However, after reading about all the rapes and assaults that happen on a day-to-day life, what I did makes my 26 year old self proud. I had the guts to stand up for my right as a woman that not many women have.
women in skirts
Not an invitation to rape
I have retaliated indecent sexual advances towards me more than once in the past. We need more women to stand up to the injustice happening around us. As my friend Mohona pointed out in her post, all of us have been victims of molestation in public. It can be as trivial as getting "accidentally" touched inappropriately on a public bus, getting our chests stared at, or something as serious as rape. What happened to the Delhi girl wasn't her fault, and yet the injuries she sustained on account of the lust of a bunch of strangers will have life long effects on her, physically, mentally, and emotionally.

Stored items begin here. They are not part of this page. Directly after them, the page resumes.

Source: an optimization exercise on an open RTL-to-GDS flow (aim: small area, a short achievable clock period and few clock cycles per item). Production flows keep margins and buffers that such runs may drop.
In this exercise RTL edits were held to simulation tests only and were not proved equivalent to the original.

[design.v]
module qic_dec (
    input  wire         clk,
    input  wire         rst,         
    input  wire         in_valid,
    output wire         in_ready,
    input  wire         in_first,    
    input  wire [127:0] in_bits,     
    input  wire [383:0] in_rel,      
    output reg          out_valid,
    output reg  [119:0] out_data,
    output reg  [2:0]   out_corr     
);
    localparam [7:0] MARKER = 8'hB4;
    function automatic [6:0] col_of(input integer k);
        integer v, n, w, b;
        begin
            col_of = 7'd0;
            if (k >= 120 && k < 127) begin
                col_of = 7'd1 << (k - 120);
            end else if (k < 120) begin
                n = 0;
                for (v = 0; v < 128; v = v + 1) begin
                    w = 0;
                    for (b = 0; b < 7; b = b + 1)
                        w = w + ((v >> b) & 1);
                    if (w >= 2) begin
                        if (n == k) col_of = v[6:0];
                        n = n + 1;
                    end
                end
            end
        end
    endfunction
    function automatic [6:0] pos_of(input [6:0] s);
        begin
            case (s)
                7'h00: pos_of = 7'd127;
                7'h01: pos_of = 7'd120;
                7'h02: pos_of = 7'd121;
                7'h04: pos_of = 7'd122;
                7'h08: pos_of = 7'd123;
                7'h10: pos_of = 7'd124;
                7'h20: pos_of = 7'd125;
                7'h40: pos_of = 7'd126;
                default: begin
                    if (s[6])      pos_of = s - 7'd8;
                    else if (s[5]) pos_of = s - 7'd7;
                    else if (s[4]) pos_of = s - 7'd6;
                    else if (s[3]) pos_of = s - 7'd5;
                    else if (s[2]) pos_of = s - 7'd4;
                    else           pos_of = s - 7'd3;
                end
            endcase
        end
    endfunction
    reg         r_valid;
    reg [127:0] r_bits;
    reg [383:0] r_rel;
    assign in_ready = 1'b1;
    always @(posedge clk) begin
        if (rst) begin
            r_valid <= 1'b0;
        end else begin
            r_valid <= in_valid;
        end
        if (in_valid) begin
            r_bits <= in_first ? (in_bits ^ {MARKER, 120'd0}) : in_bits;
            r_rel  <= in_rel;
        end
    end
    wire [6:0] col [0:127];
    genvar gk;
    generate
        for (gk = 0; gk < 128; gk = gk + 1) begin : g_col
            assign col[gk] = col_of(gk);
        end
    endgenerate
    reg [7:0] syn0;
    integer k;
    always @(*) begin
        syn0 = 8'd0;
        for (k = 0; k < 128; k = k + 1)
            if (r_bits[k]) syn0 = syn0 ^ {1'b1, col[k]};
    end
    wire [6:0] lrb_pos [0:3];
    wire [2:0] lrb_rel [0:3];
    genvar gr, gn;
    generate
        for (gr = 0; gr < 4; gr = gr + 1) begin : g_round
            wire [10:0] node [0:254];
            for (gn = 0; gn < 128; gn = gn + 1) begin : g_leaf
                wire used;
                if (gr == 0) begin : g_u0
                    assign used = 1'b0;
                end else begin : g_un
                    reg u;
                    integer j;
                    always @(*) begin
                        u = 1'b0;
                        for (j = 0; j < gr; j = j + 1)
                            if (lrb_pos[j] == gn) u = 1'b1;
                    end
                    assign used = u;
                end
                assign node[127 + gn] = {used, r_rel[3*gn +: 3], gn[6:0]};
            end
            for (gn = 0; gn < 127; gn = gn + 1) begin : g_node
                wire [10:0] a = node[2*gn + 1];
                wire [10:0] b = node[2*gn + 2];
                assign node[gn] = (b < a) ? b : a;
            end
            assign lrb_pos[gr] = node[0][6:0];
            assign lrb_rel[gr] = node[0][9:7];
        end
    endgenerate
    reg  [7:0] cand_syn  [0:15];
    reg  [5:0] cand_cost [0:15];
    reg        cand_ok   [0:15];
    reg        cand_fix  [0:15];    
    reg  [6:0] cand_epos [0:15];
    reg  [2:0] cand_nchg [0:15];    
    integer c, i;
    reg       hit;
    reg [2:0] erel;
    always @(*) begin
        hit  = 1'b0;
        erel = 3'd0;
        for (c = 0; c < 16; c = c + 1) begin
            cand_syn[c]  = syn0;
            cand_cost[c] = 6'd0;
            cand_nchg[c] = 3'd0;
            for (i = 0; i < 4; i = i + 1) begin
                if (c[i]) begin
                    cand_syn[c]  = cand_syn[c] ^ {1'b1, col[lrb_pos[i]]};
                    cand_cost[c] = cand_cost[c] + {3'd0, lrb_rel[i]};
                    cand_nchg[c] = cand_nchg[c] + 3'd1;
                end
            end
            cand_epos[c] = pos_of(cand_syn[c][6:0]);
            cand_fix[c]  = cand_syn[c][7];
            cand_ok[c]   = cand_syn[c][7] || (cand_syn[c][6:0] == 7'd0);
            if (cand_fix[c]) begin
                hit = 1'b0;
                for (i = 0; i < 4; i = i + 1)
                    if (c[i] && lrb_pos[i] == cand_epos[c]) hit = 1'b1;
                erel = r_rel[3*cand_epos[c] +: 3];
                if (hit) begin
                    cand_cost[c] = cand_cost[c] - {3'd0, erel};
                    cand_nchg[c] = cand_nchg[c] - 3'd1;
                end else begin
                    cand_cost[c] = cand_cost[c] + {3'd0, erel};
                    cand_nchg[c] = cand_nchg[c] + 3'd1;
                end
            end
        end
    end
    reg [3:0] best;
    reg [5:0] best_cost;
    reg       best_ok;
    always @(*) begin
        best      = 4'd0;
        best_cost = cand_cost[0];
        best_ok   = cand_ok[0];
        for (c = 1; c < 16; c = c + 1) begin
            if (cand_ok[c] && (!best_ok || cand_cost[c] < best_cost)) begin
                best      = c[3:0];
                best_cost = cand_cost[c];
                best_ok   = 1'b1;
            end
        end
    end
    reg [127:0] flip;
    always @(*) begin
        flip = 128'd0;
        for (i = 0; i < 4; i = i + 1)
            if (best[i]) flip[lrb_pos[i]] = ~flip[lrb_pos[i]];
        if (cand_fix[best]) flip[cand_epos[best]] = ~flip[cand_epos[best]];
    end
    wire [127:0] fixed = r_bits ^ flip;
    always @(posedge clk) begin
        if (rst) begin
            out_valid <= 1'b0;
        end else begin
            out_valid <= r_valid;
        end
        if (r_valid) begin
            out_data <= fixed[119:0];
            out_corr <= cand_nchg[best];
        end
    end
endmodule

Is it enough to give these guys capital punishment? Why do they get immediate death? Why shouldn't they have to live a life in suffering like her?

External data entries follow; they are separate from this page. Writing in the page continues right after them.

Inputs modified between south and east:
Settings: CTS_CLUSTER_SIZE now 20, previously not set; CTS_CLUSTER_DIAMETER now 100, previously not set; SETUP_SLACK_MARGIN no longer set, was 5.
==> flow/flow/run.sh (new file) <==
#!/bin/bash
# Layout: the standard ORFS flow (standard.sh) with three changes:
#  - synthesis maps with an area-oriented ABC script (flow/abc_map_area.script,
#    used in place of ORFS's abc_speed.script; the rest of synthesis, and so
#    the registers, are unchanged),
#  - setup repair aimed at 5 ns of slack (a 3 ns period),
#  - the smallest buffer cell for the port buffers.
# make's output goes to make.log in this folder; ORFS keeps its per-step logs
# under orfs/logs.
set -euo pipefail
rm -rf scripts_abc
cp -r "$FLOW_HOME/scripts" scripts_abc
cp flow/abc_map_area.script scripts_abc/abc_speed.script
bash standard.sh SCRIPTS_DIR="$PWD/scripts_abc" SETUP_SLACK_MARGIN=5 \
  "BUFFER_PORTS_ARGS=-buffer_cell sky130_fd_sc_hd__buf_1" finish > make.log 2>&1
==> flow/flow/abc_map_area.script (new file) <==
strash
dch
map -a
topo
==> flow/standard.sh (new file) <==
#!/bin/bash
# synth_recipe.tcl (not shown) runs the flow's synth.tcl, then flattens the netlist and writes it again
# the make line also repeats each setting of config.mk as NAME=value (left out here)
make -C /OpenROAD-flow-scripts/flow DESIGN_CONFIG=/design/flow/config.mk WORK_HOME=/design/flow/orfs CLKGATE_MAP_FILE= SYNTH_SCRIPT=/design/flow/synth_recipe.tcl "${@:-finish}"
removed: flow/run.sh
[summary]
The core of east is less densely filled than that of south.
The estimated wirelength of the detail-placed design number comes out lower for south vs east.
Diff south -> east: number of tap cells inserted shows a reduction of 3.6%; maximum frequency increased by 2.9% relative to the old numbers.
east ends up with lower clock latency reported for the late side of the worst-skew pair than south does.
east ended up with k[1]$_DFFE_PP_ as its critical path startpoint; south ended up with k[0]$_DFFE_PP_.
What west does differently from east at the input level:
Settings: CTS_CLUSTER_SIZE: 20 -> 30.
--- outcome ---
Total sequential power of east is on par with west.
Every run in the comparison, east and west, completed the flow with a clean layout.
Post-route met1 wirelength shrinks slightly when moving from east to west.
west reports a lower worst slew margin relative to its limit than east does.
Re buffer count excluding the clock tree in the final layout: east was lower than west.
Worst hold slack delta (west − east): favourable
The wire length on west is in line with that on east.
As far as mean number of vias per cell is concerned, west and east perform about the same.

I was lucky I was in Pune, which is one of the safest places to be in for a woman in India. Would the rickshawallahs have the same attitude if this had to happen in Delhi or UP or Bihar; or would they have raped and brutally assaulted me for standing up to my friend? The thought makes me shudder. No one has given men the right to express dominance over women and it's not their job to decide a woman's place in society. The patriarchal system does not justify treating women as objects to be used at your disposal. We have a right to walk in a crowd without getting groped. We have a right to wear skirts and sleeveless shirts without having every set of eyes on the road pop out of their sockets at us. We have a right to take that night bus home without worrying about getting gang raped and thrown out on the road half-naked and near dead.

It sure is important to teach our daughters the importance of protecting their safety in public, but it is more important to teach our sons to be real men and learn to show respect, courtesy, and self-control.